- [Directions for this task]: Copy out each line of the data below in which the string "flops" appears.

------ Task inputs ------

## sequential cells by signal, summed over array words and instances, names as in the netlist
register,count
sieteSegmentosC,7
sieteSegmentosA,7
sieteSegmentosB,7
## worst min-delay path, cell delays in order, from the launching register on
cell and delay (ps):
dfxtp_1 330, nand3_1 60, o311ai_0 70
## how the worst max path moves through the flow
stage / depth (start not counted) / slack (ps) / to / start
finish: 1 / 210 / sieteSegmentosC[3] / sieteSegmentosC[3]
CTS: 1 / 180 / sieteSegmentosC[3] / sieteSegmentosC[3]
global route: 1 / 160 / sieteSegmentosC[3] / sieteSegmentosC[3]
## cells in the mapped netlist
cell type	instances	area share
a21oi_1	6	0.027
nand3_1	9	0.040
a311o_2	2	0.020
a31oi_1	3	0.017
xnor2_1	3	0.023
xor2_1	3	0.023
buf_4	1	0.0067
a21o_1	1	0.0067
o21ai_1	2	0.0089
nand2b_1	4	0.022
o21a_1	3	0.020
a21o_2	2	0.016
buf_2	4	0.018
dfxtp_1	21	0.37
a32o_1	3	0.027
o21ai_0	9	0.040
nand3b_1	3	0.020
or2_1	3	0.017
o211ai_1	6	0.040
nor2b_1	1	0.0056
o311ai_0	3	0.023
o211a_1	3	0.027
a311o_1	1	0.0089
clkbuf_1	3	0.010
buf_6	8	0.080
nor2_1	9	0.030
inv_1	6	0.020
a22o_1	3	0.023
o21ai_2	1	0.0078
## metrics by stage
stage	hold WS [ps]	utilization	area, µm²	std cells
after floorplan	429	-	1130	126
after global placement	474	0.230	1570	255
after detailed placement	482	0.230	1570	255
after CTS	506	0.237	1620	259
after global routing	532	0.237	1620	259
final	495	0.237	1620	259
--- ./design.v ---
module subsistemaLectura (reloj, reinicio, 
									operandoEntradaA, operandoEntradaB, iniciarMultiplicacion, 
									operandoSalidaA, operandoSalidaB, 
									ledOperandoA, ledOperandoB, banderaValida);
	input reloj;
	input reinicio;
	input[3:0] operandoEntradaA;
	input[3:0] operandoEntradaB;
	input iniciarMultiplicacion;
	output[3:0] operandoSalidaA;
	output[3:0] operandoSalidaB;
	output ledOperandoA;
	output ledOperandoB;
	output banderaValida;
	always @(posedge reloj) begin
		if (reinicio == 1'b0) begin
			operandoSalidaA = operandoEntradaA;
			operandoSalidaB = operandoEntradaB;
			ledOperandoA = 1'b0;
			ledOperandoB = 1'b0;
			banderaValida = 1'b1;
		end
		else begin
			operandoSalidaA = 4'b0000;
			operandoSalidaB = 4'b0000;
			ledOperandoA = 1'b1;
			ledOperandoB = 1'b1;
			banderaValida = 1'b0;
		end
	end
endmodule
$ cat flow/design.v
module keypad_scanner(
    input wire clk,            
    input wire reset,          
    input wire [3:0] col,      
    output reg [3:0] row,      
    output reg [3:0] key_code, 
    output reg key_valid       
);
    parameter SCAN_ROW0 = 2'b00;   
    parameter SCAN_ROW1 = 2'b01;   
    parameter SCAN_ROW2 = 2'b10;   
    parameter SCAN_ROW3 = 2'b11;   
    reg [1:0] current_state, next_state;
    reg key_pressed;            
    reg [3:0] detected_key;     
    always @(posedge clk or posedge reset) begin
        if (reset) begin
            current_state <= SCAN_ROW0;   
        end else begin
            current_state <= next_state;   
        end
    end
    always @(*) begin
        case (current_state)
            SCAN_ROW0: next_state = SCAN_ROW1;   
            SCAN_ROW1: next_state = SCAN_ROW2;   
            SCAN_ROW2: next_state = SCAN_ROW3;   
            SCAN_ROW3: next_state = SCAN_ROW0;   
            default:   next_state = SCAN_ROW0;   
        endcase
    end
    always @(*) begin
        case (current_state)
            SCAN_ROW0: row = 4'b1110;   
            SCAN_ROW1: row = 4'b1101;   
            SCAN_ROW2: row = 4'b1011;   
            SCAN_ROW3: row = 4'b0111;   
            default:   row = 4'b1111;   
        endcase
    end
    always @(*) begin
        key_pressed = 1'b0;         
        detected_key = 4'b0000;     
        case (current_state)
            SCAN_ROW0: begin
                if (col != 4'b1111) begin       
                    key_pressed = 1'b1;
                    case (col)
                        4'b1110: detected_key = 4'b0001;   
                        4'b1101: detected_key = 4'b0010;   
                        4'b1011: detected_key = 4'b0011;   
                        4'b0111: detected_key = 4'b1010;   
                        default: detected_key = 4'b0000;   
                    endcase
                end
            end
            SCAN_ROW1: begin
                if (col != 4'b1111) begin       
                    key_pressed = 1'b1;
                    case (col)
                        4'b1110: detected_key = 4'b0100;   
                        4'b1101: detected_key = 4'b0101;   
                        4'b1011: detected_key = 4'b0110;   
                        4'b0111: detected_key = 4'b1011;   
                        default: detected_key = 4'b0000;   
                    endcase
                end
            end
            SCAN_ROW2: begin
                if (col != 4'b1111) begin       
                    key_pressed = 1'b1;
                    case (col)
                        4'b1110: detected_key = 4'b0111;   
                        4'b1101: detected_key = 4'b1000;   
                        4'b1011: detected_key = 4'b1001;   
                        4'b0111: detected_key = 4'b1100;   
                        default: detected_key = 4'b0000;   
                    endcase
                end
            end
            SCAN_ROW3: begin
                if (col != 4'b1111) begin       
                    key_pressed = 1'b1;
                    case (col)
                        4'b1110: detected_key = 4'b1110;   
                        4'b1101: detected_key = 4'b0000;   
                        4'b1011: detected_key = 4'b1111;   
                        4'b0111: detected_key = 4'b1101;   
                        default: detected_key = 4'b0000;   
                    endcase
                end
            end
        endcase
    end
    always @(posedge clk or posedge reset) begin
        if (reset) begin
            key_code <= 4'b0000;
            key_valid <= 1'b0;
        end else begin
            if (key_pressed) begin
                key_code <= detected_key;   
                key_valid <= 1'b1;         
            end else begin
                key_valid <= 1'b0;         
            end
        end
    end
endmodule
module keypad_top(
    input wire clk_in,           
    input wire reset_btn,        
    input wire [3:0] keypad_col, 
    output wire [3:0] keypad_row, 
    output wire [3:0] led_out,   
    output wire key_detected     
);
    wire [3:0] internal_key_code;
    wire internal_key_valid;
    reg [15:0] clk_div_counter;
    reg scan_clk;
    always @(posedge clk_in or posedge reset_btn) begin
        if (reset_btn) begin
            clk_div_counter <= 16'b0;
            scan_clk <= 1'b0;
        end else begin
            clk_div_counter <= clk_div_counter + 1;
            if (clk_div_counter == 16'hFFFF) begin
                scan_clk <= ~scan_clk;   
            end
        end
    end
    keypad_scanner main_scanner (
        .clk(scan_clk),              
        .reset(reset_btn),
        .col(keypad_col),
        .row(keypad_row),
        .key_code(internal_key_code),
        .key_valid(internal_key_valid)
    );
    assign led_out = internal_key_code;    
    assign key_detected = internal_key_valid;  
endmodule
$ cat flow/run.sh
#!/bin/bash
# OpenROAD 26Q1-2900-gdf79404cd8, Yosys 0.63+post, stock flow scripts
make -C /OpenROAD-flow-scripts/flow DESIGN_CONFIG=/design/flow/config.mk WORK_HOME=/design/flow/orfs finish
$ cat flow/config.mk
export PLATFORM = sky130hd
export DESIGN_NAME = keypad_top
export DESIGN_NICKNAME = keypad_top
export VERILOG_FILES = /design/flow/design.v
export SDC_FILE = /design/flow/constraint.sdc
export NUM_CORES = 4
export LEC_CHECK = 1
export CORE_AREA = 10 10 94 94
export DIE_AREA = 0 0 104 104
$ cat flow/constraint.sdc
current_design keypad_top

set clk_period 4.2
set clk_io_pct 0.2

create_clock -name clk0 -period $clk_period [get_ports {clk_in}]

set non_clock_inputs [all_inputs -no_clocks]
set_input_delay [expr $clk_period * $clk_io_pct] -clock clk0 $non_clock_inputs
set_output_delay [expr $clk_period * $clk_io_pct] -clock clk0 [all_outputs]
==> datasheet_impl.txt <==
Characteristics after synthesis and place and route

Parameter                              Value

Synth
  Post-synthesis register bit count .................. 26
  Area share of and-or/or-and cells after synthesis .................. 10.9%
  Synth Area per Inst .................. 10.2 µm²
  Adder-cell area share of the yosys netlist .................. 1.01%
  Seq/Total Area, Yosys .................. 52.6%
  Number of distinct library cells after synthesis .................. 31
  Cell count listed in synth_stat.txt .................. between 100 and 150
  Synthesized-area fraction occupied by and/or/nand/nor cells .................. 19.7%
  Xor/xnor cell area share of the yosys netlist .................. 12.0%
  Synthesized area .................. around 1200 µm²
  Mux cell area share after synthesis .................. 0%
  Cells after synthesis .................. 122
  Summed standard-cell area reported by yosys .................. 1240 µm²
  Main combinational cell family by area after synthesis .................. simple AND/OR/NAND/NOR gates
  Count of warnings emitted by yosys .................. 2

Final timing
  Final max-slew violation count .................. 0
  Number of unconstrained endpoints .................. 18
  Worst Slack Setup Final .................. 2.86 ns
  Sum of negative setup slack .................. 0 ns
  Maximum clock frequency .................. 0.744 GHz
  RSZ-0062 raised after global routing .................. false
  Crit share post-route .................. 32.0%
  Final hold violations .................. 0
  Setup Skew .................. 0.00299 ns
  Crit path time final .................. about 1.3 ns
  Final setup violating endpoints .................. 0
  Headroom to the max-slew limit .................. 65.1%
  Transition time of the tightest slew-check pin .................. 0.521 ns
  Count of unclocked register or latch pins .................. 9

Floorplan
  Height of the die .................. approximately 100 µm
  Overall chip area .................. 10800 µm²
  Floorplan utilization .................. 18.2%
  Number of placement rows .................. 30
  X dimension of the die .................. 104 µm
  I/O pin count .................. 15
  Area of the core .................. 6830 µm²

GRT
  Vias in the first global route .................. approximately 860
  GRT Residual Overflow .................. 0
  Overall routing resource usage .................. 4.38%
  Initial antenna violation count .................. 0
  Met1 usage in global routing .................. 6.57%
  GR peak layer .................. met1
  Global-route wire length before repair .................. 4190 µm
  GR Util met2 .................. 6.44%
  M3 GR Usage .................. less than 1%
  Pin count of the biggest net entering global routing .................. 27

Worst setup path
  Crit path max-delay cell type .................. sky130_fd_sc_hd__dfrtp_1
  CP startpoint kind .................. flop
  Crit Path Category .................. flop to flop
  Data arrival at the endpoint of the critical path .................. 1.46 ns
  Critical path data required time .................. approximately 4.3 ns
  Kind of end point of the critical path .................. flop
  Critical path's top delay family .................. simple AND/OR/NAND/NOR gates
  Biggest cell delay along the critical path .................. 0.38 ns
  Combined buffer and inverter count along the critical path .................. 1
  Critical path cell sequence .................. ha_1 > inv_1 > nor2_2 > nand4_2 > xnor2_1
  Critical-path maximum fanout .................. 6

Placement
  Port Buf Inserts .................. 14
  Post-DP Area .................. between 1000 and 1500 µm²
  Number of placed cells counting well taps .................. 228
  Post-DP HPWL .................. 1680 µm
  Post-Place Worst Slack .................. 2.72 ns
  Routability congestion estimate .................. 0.798

CTS
  Longest Clk Path Bufs .................. 2
  Post-CTS clock slew at the launch and capture registers of the worst setup and hold paths .................. 0.06 ns
  Number of buffers inserted for hold repair after clock tree synthesis .................. 0
  H-tree lvl count .................. 1
  Quantity of gates resized following cts .................. 0
  Clock tree from TritonCTS .................. built
  CTS Root Cell .................. sky130_fd_sc_hd__clkbuf_8
  Clock insertion delay at the later pin of the skew report .................. around 0.24 ns
  Post-CTS repair timing setup buffer count .................. 0
  Number of buffers created by CTS .................. 3

Run
  Number of OpenROAD warnings .................. 25
  Max-cap viol count .................. 0

Finish
  Fillcell total .................. roughly 740
  Non-filler cells, final .................. 232
  Syn-to-layout area delta .................. 23.2%
  Fraction of layout instances using a drive strength above 1 .................. 8.09%
  Final std cell area, no fill .................. 1530 µm²

Route
  Post-detailed-route DRC marker count .................. 0
  Average vias per placed instance .................. ~3.8
  Antenna violation net count after detailed routing .................. 0
  Number of iterations in the first detailed-routing pass .................. 4
  Diodes inserted .................. 0
  Final wirelength .................. 2270 µm
  Routed wire length per instance .................. 9.76 µm
  Drt first-iter violations .................. 67
  Count of vias placed by the detailed router .................. roughly 890

Run status
  Status .................. complete, no violations

Pwr
  Maximum vdd ir drop .................. about 0.068 mV
  Power density over cell area .................. around 200 nW/µm²
  Leakage power total .................. roughly 0.61 nW

Hold path
  Path type of the worst min-delay path .................. flop to flop
-- cell usage after synthesis, drive strengths merged --
master,number,area [µm²]
nand3,7,35.0
o21a,1,7.51
o21ai,8,40.0
nand4b,2,17.5
nor4,1,6.26
o211ai,1,7.51
a221oi,1,8.76
a21oi,6,30.0
a31oi,1,6.26
or3,1,6.26
and3,2,12.5
xor2,4,35.0
nor2,6,27.5
and4,2,22.5
dfrtp,25,626
nand2b,1,6.26
xnor2,13,114
nor2b,1,6.26
nand4,5,37.5
ha,1,12.5
nand2,14,52.6
buf,5,25.0
dfstp,1,26.3
and2,2,13.8
o22ai,3,18.8
a21boi,1,7.51
inv,6,22.5
o2111ai,1,8.76
-- routing by layer --
layer	wire length, µm	vias up
li1	-	452
met1	1200	419
met2	945	13
met3	89	2
met4	29	0
met5	0	-
-- cell families after synthesis --
group,Yosys count
adder cells (fa/ha/maj),1
buffers and inverters,11
flip-flops,26
AND-OR/OR-AND,23
XOR/XNOR,17
AND/OR/NAND/NOR,44
-- state kept, by name, summed over array words and instances, names as in the netlist --
signal / flops
scan_clk: 1
main_scanner.current_state: 4
clk_div_counter: 16
main_scanner.key_valid: 1
main_scanner.key_code: 4
-- worst register-to-register path: cells and delay by family, from the launching register on --
| kind | cells | cell delay (ns) |
|---|---|---|
| AND/OR/NAND/NOR | 2 | 0.42 |
| flip-flops | 1 | 0.38 |
| adder cells (fa/ha/maj) | 1 | 0.22 |
| XOR/XNOR | 1 | 0.13 |
| buffers and inverters | 1 | 0.06 |
-- report_power, final --
part | total (W) | switching (W) | internal (W)
combinational | 0.0000271 | 0.0000167 | 0.0000104
sequential | 0.000164 | 0 | 0.000164
clock | 0.000116 | 0.0000487 | 0.0000671
total | 0.000307 | 0.0000654 | 0.000242
-- layout by cell type (no fill, tap or decap) --
cell | synthesis | routed
sky130_fd_sc_hd__nand4_2 | 1 | 1
sky130_fd_sc_hd__a21oi_1 | 6 | 6
sky130_fd_sc_hd__nand4_1 | 4 | 4
sky130_fd_sc_hd__nor2_2 | 2 | 2
sky130_fd_sc_hd__inv_1 | 6 | 6
sky130_fd_sc_hd__o211ai_1 | 1 | 1
sky130_fd_sc_hd__clkdlybuf4s50_1 | 0 | 14
sky130_fd_sc_hd__nor2b_1 | 1 | 1
sky130_fd_sc_hd__nand3_1 | 7 | 7
sky130_fd_sc_hd__nand2_1 | 14 | 14
sky130_fd_sc_hd__and2_2 | 1 | 1
sky130_fd_sc_hd__clkbuf_1 | 0 | 1
sky130_fd_sc_hd__xor2_1 | 4 | 4
sky130_fd_sc_hd__a31oi_1 | 1 | 1
sky130_fd_sc_hd__buf_4 | 0 | 1
sky130_fd_sc_hd__dfstp_2 | 1 | 1
sky130_fd_sc_hd__dfrtp_1 | 25 | 25
sky130_fd_sc_hd__o2111ai_1 | 1 | 1
sky130_fd_sc_hd__nor4_1 | 1 | 1
sky130_fd_sc_hd__nor2_1 | 4 | 4
sky130_fd_sc_hd__a21boi_0 | 1 | 1
sky130_fd_sc_hd__o21ai_0 | 8 | 8
sky130_fd_sc_hd__and2_1 | 1 | 1
sky130_fd_sc_hd__and3_1 | 2 | 2
sky130_fd_sc_hd__nand4b_1 | 2 | 2
sky130_fd_sc_hd__and4_4 | 2 | 2
sky130_fd_sc_hd__a221oi_1 | 1 | 1
sky130_fd_sc_hd__nand2b_1 | 1 | 1
sky130_fd_sc_hd__o22ai_1 | 3 | 3
sky130_fd_sc_hd__xnor2_1 | 13 | 13
sky130_fd_sc_hd__or3_1 | 1 | 1
sky130_fd_sc_hd__clkbuf_8 | 0 | 3
sky130_fd_sc_hd__ha_1 | 1 | 1
sky130_fd_sc_hd__o21a_1 | 1 | 1
-- cell type report --
type / count / area [µm²] / area share [%]
Sequential cell: 26 / 652 / 42.7
Multi-Input combinational cell: 85 / 541 / 35.4
Timing Repair Buffer: 15 / 148 / 9.66
Tap cell: 96 / 120 / 7.86
Clock buffer: 4 / 45.0 / 2.95
Inverter: 6 / 22.5 / 1.47
-- final timing paths --
path / start / to / slack (ns) / cells after the start
max: clk_div_counter[0] / scan_clk / 2.86 / 5
min: clk_div_counter[11] / clk_div_counter[11] / 0.47 / 1
max reg2reg: clk_div_counter[0] / scan_clk / 2.86 / 5
min reg2reg: clk_div_counter[11] / clk_div_counter[11] / 0.47 / 1
max in group asynchronous: reset_btn / clk_div_counter[8] / 3.01 / 3
min in group asynchronous: reset_btn / clk_div_counter[4] / 0.95 / 3
-- stage by stage --
step	power, W	util (%)	hold slack, ns
5_1_grt	0.000323	22.4	0.487
3_3_place_gp	0.000194	21.7	0.457
2_1_floorplan	0.000186	-	0.437
4_1_cts	0.000311	22.4	0.472
6_report	0.000307	22.4	0.468
3_5_place_dp	0.000194	21.7	0.462
Power is estimated from default activity; no workload was simulated.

------

- [Response]:
flip-flops,26
signal / flops
| flip-flops | 1 | 0.38 |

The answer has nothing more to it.